> [Required action] Pull every line from the records that has the word "cells" in it.

BEGIN The records

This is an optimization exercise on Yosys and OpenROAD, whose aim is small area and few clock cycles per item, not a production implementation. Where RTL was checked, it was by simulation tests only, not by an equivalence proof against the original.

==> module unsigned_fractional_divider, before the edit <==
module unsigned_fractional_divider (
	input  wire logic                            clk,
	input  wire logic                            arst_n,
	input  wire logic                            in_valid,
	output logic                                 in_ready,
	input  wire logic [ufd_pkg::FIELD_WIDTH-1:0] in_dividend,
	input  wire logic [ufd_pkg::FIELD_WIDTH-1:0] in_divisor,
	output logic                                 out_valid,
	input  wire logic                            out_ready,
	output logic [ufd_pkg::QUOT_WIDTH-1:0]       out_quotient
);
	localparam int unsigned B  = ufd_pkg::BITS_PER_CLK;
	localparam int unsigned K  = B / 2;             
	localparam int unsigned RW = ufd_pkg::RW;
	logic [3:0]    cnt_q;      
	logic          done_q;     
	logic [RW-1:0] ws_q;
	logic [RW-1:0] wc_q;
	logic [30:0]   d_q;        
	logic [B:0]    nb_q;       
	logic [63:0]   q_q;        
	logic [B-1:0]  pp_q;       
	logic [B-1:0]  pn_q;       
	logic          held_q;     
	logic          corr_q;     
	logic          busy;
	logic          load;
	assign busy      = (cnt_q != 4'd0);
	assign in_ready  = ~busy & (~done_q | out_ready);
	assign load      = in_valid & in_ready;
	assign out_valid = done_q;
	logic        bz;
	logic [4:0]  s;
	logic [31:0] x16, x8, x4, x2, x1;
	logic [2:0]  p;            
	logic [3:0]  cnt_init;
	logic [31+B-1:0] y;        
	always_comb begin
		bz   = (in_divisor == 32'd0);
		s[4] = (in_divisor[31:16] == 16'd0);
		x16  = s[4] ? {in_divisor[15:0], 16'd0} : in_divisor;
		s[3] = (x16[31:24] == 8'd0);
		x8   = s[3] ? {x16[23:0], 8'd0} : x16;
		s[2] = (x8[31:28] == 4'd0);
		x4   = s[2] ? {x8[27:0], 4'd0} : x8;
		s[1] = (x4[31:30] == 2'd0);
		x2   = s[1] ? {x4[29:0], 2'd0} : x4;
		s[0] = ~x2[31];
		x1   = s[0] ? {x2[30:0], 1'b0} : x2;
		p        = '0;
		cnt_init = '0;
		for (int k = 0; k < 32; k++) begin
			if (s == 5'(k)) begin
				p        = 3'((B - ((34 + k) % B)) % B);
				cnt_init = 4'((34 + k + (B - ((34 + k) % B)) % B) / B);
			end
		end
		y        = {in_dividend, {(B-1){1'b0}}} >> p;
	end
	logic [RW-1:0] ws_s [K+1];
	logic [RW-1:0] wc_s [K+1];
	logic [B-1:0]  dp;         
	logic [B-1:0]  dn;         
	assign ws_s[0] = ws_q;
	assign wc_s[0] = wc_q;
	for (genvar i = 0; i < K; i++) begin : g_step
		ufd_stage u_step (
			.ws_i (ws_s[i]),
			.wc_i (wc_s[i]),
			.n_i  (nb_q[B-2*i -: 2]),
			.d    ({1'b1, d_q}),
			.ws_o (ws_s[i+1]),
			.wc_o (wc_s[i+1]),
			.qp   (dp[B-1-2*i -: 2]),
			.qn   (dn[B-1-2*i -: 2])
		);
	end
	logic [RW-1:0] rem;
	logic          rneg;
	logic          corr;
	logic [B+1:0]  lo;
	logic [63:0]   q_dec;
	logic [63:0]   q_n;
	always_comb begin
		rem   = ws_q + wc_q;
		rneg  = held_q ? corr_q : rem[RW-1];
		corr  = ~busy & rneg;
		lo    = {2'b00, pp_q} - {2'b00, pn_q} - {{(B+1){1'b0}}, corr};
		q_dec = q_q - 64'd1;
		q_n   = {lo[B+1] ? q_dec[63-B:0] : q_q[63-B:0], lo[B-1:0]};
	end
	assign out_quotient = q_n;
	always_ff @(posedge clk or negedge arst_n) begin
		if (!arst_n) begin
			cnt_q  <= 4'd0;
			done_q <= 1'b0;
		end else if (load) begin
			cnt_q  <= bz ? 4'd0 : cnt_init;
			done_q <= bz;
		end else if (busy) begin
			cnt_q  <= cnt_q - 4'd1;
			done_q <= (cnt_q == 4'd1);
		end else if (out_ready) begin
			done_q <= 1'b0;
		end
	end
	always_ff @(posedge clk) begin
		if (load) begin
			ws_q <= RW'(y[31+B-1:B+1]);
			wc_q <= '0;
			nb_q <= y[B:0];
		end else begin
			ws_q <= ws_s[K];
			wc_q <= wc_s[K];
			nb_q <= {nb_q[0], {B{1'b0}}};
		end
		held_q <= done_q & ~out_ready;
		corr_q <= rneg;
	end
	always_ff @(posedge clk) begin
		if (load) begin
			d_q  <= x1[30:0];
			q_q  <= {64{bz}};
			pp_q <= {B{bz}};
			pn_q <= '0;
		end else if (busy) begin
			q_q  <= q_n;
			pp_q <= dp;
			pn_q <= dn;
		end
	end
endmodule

END The records
BEGIN The records

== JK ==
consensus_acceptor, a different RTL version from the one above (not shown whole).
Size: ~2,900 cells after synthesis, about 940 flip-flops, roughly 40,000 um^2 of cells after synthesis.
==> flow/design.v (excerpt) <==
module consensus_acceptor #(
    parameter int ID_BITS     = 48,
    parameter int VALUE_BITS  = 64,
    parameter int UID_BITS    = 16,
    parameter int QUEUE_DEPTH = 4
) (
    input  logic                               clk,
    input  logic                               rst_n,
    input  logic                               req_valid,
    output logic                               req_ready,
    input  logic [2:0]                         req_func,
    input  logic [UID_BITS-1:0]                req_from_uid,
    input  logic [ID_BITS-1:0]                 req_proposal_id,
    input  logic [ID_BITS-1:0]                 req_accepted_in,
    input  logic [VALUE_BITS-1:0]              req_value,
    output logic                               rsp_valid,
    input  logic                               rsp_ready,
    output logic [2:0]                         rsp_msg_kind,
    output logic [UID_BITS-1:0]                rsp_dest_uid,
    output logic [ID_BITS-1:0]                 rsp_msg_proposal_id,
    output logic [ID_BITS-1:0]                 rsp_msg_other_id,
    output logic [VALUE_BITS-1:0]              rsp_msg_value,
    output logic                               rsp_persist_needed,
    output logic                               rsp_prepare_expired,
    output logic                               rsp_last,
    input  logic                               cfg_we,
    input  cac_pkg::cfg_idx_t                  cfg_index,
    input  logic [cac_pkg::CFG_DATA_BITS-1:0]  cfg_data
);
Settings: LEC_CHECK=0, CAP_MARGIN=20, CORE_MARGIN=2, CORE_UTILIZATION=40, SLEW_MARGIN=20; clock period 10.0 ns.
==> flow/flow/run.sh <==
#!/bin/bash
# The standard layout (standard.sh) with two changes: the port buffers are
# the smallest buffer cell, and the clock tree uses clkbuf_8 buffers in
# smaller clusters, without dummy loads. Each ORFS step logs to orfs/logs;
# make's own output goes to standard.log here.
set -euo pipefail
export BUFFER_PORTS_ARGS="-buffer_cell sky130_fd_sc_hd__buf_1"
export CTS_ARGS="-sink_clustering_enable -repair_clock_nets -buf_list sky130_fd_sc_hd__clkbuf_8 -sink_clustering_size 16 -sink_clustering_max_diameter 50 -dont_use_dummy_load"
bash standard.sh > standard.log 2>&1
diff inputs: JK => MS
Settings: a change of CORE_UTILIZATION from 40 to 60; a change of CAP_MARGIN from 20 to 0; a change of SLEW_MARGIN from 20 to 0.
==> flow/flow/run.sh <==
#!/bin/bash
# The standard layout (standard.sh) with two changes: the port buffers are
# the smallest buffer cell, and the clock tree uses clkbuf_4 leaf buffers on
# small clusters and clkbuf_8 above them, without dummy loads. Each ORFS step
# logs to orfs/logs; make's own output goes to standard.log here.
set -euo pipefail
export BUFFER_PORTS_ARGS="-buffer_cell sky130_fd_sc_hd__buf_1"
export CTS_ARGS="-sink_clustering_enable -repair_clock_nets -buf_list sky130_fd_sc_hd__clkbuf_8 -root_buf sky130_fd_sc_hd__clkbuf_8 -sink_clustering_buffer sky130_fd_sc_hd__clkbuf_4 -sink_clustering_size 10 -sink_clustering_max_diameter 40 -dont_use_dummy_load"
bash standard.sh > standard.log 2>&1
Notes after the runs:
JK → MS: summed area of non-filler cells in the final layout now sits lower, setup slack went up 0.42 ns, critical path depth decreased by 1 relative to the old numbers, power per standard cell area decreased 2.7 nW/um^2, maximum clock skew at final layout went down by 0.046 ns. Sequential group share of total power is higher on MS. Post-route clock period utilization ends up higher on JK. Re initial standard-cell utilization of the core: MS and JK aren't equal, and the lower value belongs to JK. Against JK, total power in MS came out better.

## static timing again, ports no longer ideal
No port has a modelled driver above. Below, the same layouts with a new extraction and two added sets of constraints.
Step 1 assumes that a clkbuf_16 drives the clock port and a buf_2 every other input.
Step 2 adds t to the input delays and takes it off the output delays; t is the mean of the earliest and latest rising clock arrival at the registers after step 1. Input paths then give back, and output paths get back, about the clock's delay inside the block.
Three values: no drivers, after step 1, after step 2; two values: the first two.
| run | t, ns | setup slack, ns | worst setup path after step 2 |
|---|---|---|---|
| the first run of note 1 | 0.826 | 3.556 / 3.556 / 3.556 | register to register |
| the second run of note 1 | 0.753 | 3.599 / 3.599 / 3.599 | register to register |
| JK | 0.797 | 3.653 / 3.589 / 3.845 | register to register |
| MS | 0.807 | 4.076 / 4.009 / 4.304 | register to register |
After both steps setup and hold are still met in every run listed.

END The records
BEGIN The records

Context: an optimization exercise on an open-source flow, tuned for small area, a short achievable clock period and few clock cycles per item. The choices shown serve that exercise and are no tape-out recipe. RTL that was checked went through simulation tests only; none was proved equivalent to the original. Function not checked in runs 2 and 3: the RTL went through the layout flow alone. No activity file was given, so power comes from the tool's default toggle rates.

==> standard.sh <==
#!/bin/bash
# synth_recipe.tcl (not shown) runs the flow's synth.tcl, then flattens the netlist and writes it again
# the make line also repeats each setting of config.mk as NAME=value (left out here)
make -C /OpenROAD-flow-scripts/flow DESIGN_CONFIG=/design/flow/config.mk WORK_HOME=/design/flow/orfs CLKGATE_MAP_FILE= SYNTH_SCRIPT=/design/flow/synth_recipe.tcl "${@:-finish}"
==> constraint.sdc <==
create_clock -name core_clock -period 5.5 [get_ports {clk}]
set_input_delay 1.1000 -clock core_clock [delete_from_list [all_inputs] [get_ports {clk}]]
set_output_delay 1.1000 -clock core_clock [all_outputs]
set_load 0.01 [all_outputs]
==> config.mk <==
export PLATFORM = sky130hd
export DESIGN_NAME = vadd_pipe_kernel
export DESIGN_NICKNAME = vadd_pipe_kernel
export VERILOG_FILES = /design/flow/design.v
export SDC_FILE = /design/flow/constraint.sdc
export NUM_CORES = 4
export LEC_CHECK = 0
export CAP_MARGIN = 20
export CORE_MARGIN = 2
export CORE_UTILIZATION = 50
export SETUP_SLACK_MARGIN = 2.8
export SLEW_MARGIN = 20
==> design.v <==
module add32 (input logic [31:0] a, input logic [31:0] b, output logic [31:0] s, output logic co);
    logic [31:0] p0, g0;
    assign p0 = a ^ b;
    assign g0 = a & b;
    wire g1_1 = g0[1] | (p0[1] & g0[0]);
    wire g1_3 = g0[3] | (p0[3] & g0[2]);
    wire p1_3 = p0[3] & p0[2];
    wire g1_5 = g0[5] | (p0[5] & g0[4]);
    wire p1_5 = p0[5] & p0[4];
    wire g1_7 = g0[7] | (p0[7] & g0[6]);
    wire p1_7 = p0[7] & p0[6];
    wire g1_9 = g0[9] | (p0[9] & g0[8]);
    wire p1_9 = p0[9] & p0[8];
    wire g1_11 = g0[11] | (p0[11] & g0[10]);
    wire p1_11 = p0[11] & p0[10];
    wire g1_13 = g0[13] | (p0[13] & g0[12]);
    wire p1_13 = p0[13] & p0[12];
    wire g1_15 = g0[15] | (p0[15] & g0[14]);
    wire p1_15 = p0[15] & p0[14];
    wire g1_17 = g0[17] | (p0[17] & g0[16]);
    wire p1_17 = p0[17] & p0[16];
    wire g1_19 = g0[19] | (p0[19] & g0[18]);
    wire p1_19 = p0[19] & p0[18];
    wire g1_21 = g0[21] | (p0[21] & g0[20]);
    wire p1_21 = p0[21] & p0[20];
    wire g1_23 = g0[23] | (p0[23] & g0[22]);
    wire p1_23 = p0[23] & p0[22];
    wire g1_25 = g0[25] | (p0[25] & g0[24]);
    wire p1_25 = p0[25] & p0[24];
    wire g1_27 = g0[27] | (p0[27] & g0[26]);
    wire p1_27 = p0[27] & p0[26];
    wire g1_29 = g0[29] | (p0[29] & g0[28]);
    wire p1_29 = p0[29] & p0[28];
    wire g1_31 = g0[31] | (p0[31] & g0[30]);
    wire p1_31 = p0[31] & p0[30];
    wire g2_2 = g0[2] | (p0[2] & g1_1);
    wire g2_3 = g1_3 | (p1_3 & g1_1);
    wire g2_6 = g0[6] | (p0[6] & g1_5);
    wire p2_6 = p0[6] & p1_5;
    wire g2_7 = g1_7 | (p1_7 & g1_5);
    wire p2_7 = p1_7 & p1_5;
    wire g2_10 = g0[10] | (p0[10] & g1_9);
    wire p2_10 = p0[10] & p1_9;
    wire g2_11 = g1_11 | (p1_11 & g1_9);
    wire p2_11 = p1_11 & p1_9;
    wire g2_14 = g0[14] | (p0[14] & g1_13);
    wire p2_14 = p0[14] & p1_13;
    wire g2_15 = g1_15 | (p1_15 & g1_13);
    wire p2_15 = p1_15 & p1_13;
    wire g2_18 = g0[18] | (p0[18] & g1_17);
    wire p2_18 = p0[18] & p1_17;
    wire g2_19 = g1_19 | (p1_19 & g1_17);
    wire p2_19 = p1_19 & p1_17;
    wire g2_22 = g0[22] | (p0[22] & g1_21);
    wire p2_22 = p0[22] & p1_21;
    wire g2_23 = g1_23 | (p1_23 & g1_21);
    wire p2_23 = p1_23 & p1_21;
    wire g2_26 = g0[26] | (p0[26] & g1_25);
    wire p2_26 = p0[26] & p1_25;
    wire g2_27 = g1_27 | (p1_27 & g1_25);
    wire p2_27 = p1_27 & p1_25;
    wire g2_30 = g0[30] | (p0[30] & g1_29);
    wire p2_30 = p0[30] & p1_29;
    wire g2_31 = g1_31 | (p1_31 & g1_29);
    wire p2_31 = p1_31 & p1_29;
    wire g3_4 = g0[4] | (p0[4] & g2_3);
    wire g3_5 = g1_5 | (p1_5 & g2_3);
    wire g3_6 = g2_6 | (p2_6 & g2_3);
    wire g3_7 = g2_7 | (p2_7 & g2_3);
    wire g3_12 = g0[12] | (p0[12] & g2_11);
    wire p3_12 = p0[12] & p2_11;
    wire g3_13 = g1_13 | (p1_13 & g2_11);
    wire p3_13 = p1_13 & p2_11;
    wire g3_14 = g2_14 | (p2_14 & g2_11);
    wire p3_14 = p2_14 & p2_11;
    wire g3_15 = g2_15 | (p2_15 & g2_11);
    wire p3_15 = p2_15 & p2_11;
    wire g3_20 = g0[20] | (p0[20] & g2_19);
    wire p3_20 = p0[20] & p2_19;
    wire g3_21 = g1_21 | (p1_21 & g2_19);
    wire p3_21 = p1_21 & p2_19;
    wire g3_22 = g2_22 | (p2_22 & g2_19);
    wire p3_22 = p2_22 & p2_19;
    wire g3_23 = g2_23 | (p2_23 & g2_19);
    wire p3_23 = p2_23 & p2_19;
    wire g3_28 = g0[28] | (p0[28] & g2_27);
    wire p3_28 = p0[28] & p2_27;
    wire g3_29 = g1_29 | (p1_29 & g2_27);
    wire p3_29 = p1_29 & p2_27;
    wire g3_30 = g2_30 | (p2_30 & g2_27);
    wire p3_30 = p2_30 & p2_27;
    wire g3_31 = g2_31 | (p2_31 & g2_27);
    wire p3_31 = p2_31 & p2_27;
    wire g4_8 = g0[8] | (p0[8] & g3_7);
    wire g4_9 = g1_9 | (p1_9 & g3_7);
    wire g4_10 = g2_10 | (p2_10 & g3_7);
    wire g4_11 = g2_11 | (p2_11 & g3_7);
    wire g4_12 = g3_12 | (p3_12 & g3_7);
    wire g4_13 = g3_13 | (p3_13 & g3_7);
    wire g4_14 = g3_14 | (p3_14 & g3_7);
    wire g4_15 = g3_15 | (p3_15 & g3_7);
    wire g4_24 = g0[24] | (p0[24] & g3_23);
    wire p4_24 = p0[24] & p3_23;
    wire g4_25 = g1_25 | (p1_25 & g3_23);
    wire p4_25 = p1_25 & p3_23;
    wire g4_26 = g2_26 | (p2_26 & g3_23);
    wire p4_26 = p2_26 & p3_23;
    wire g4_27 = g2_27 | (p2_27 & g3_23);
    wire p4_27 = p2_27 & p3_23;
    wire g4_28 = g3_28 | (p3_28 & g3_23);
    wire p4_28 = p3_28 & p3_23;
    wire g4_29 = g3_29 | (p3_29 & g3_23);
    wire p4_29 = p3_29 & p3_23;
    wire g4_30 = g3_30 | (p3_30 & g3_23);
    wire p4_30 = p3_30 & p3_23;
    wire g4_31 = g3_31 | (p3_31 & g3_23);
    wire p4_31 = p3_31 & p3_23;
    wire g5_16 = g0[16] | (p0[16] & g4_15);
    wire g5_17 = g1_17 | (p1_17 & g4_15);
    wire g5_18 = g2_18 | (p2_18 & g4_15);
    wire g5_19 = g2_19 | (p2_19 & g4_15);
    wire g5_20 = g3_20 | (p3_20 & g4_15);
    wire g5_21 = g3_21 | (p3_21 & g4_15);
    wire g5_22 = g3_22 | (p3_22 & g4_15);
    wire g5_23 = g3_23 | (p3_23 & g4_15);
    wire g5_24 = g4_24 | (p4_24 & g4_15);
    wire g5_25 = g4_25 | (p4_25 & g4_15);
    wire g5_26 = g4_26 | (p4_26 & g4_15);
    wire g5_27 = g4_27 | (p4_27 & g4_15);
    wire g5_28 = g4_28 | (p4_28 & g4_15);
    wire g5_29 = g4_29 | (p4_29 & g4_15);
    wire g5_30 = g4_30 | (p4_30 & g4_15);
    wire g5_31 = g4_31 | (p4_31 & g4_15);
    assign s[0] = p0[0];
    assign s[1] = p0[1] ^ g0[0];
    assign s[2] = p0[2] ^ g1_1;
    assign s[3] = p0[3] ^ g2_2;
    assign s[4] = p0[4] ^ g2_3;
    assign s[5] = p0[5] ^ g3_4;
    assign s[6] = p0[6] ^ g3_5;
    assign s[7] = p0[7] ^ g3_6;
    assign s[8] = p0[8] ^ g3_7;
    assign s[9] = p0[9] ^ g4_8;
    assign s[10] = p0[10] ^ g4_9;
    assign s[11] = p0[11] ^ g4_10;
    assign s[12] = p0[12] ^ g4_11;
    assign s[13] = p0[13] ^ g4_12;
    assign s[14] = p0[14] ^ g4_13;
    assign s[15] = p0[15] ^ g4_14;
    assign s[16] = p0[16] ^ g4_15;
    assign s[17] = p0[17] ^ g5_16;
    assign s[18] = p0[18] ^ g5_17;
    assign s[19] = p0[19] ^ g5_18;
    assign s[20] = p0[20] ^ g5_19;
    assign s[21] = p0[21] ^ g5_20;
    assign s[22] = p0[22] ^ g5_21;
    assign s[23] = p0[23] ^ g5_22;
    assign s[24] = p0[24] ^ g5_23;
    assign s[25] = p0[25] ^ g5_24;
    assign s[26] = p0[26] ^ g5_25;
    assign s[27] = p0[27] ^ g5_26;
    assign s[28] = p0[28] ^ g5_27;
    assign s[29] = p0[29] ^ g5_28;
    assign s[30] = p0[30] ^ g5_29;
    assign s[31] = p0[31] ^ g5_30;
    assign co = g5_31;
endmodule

END The records

> [Your response]
Size: ~2,900 cells after synthesis, about 940 flip-flops, roughly 40,000 um^2 of cells after synthesis.
JK → MS: summed area of non-filler cells in the final layout now sits lower, setup slack went up 0.42 ns, critical path depth decreased by 1 relative to the old numbers, power per standard cell area decreased 2.7 nW/um^2, maximum clock skew at final layout went down by 0.046 ns. Sequential group share of total power is higher on MS. Post-route clock period utilization ends up higher on JK. Re initial standard-cell utilization of the core: MS and JK aren't equal, and the lower value belongs to JK. Against JK, total power in MS came out better.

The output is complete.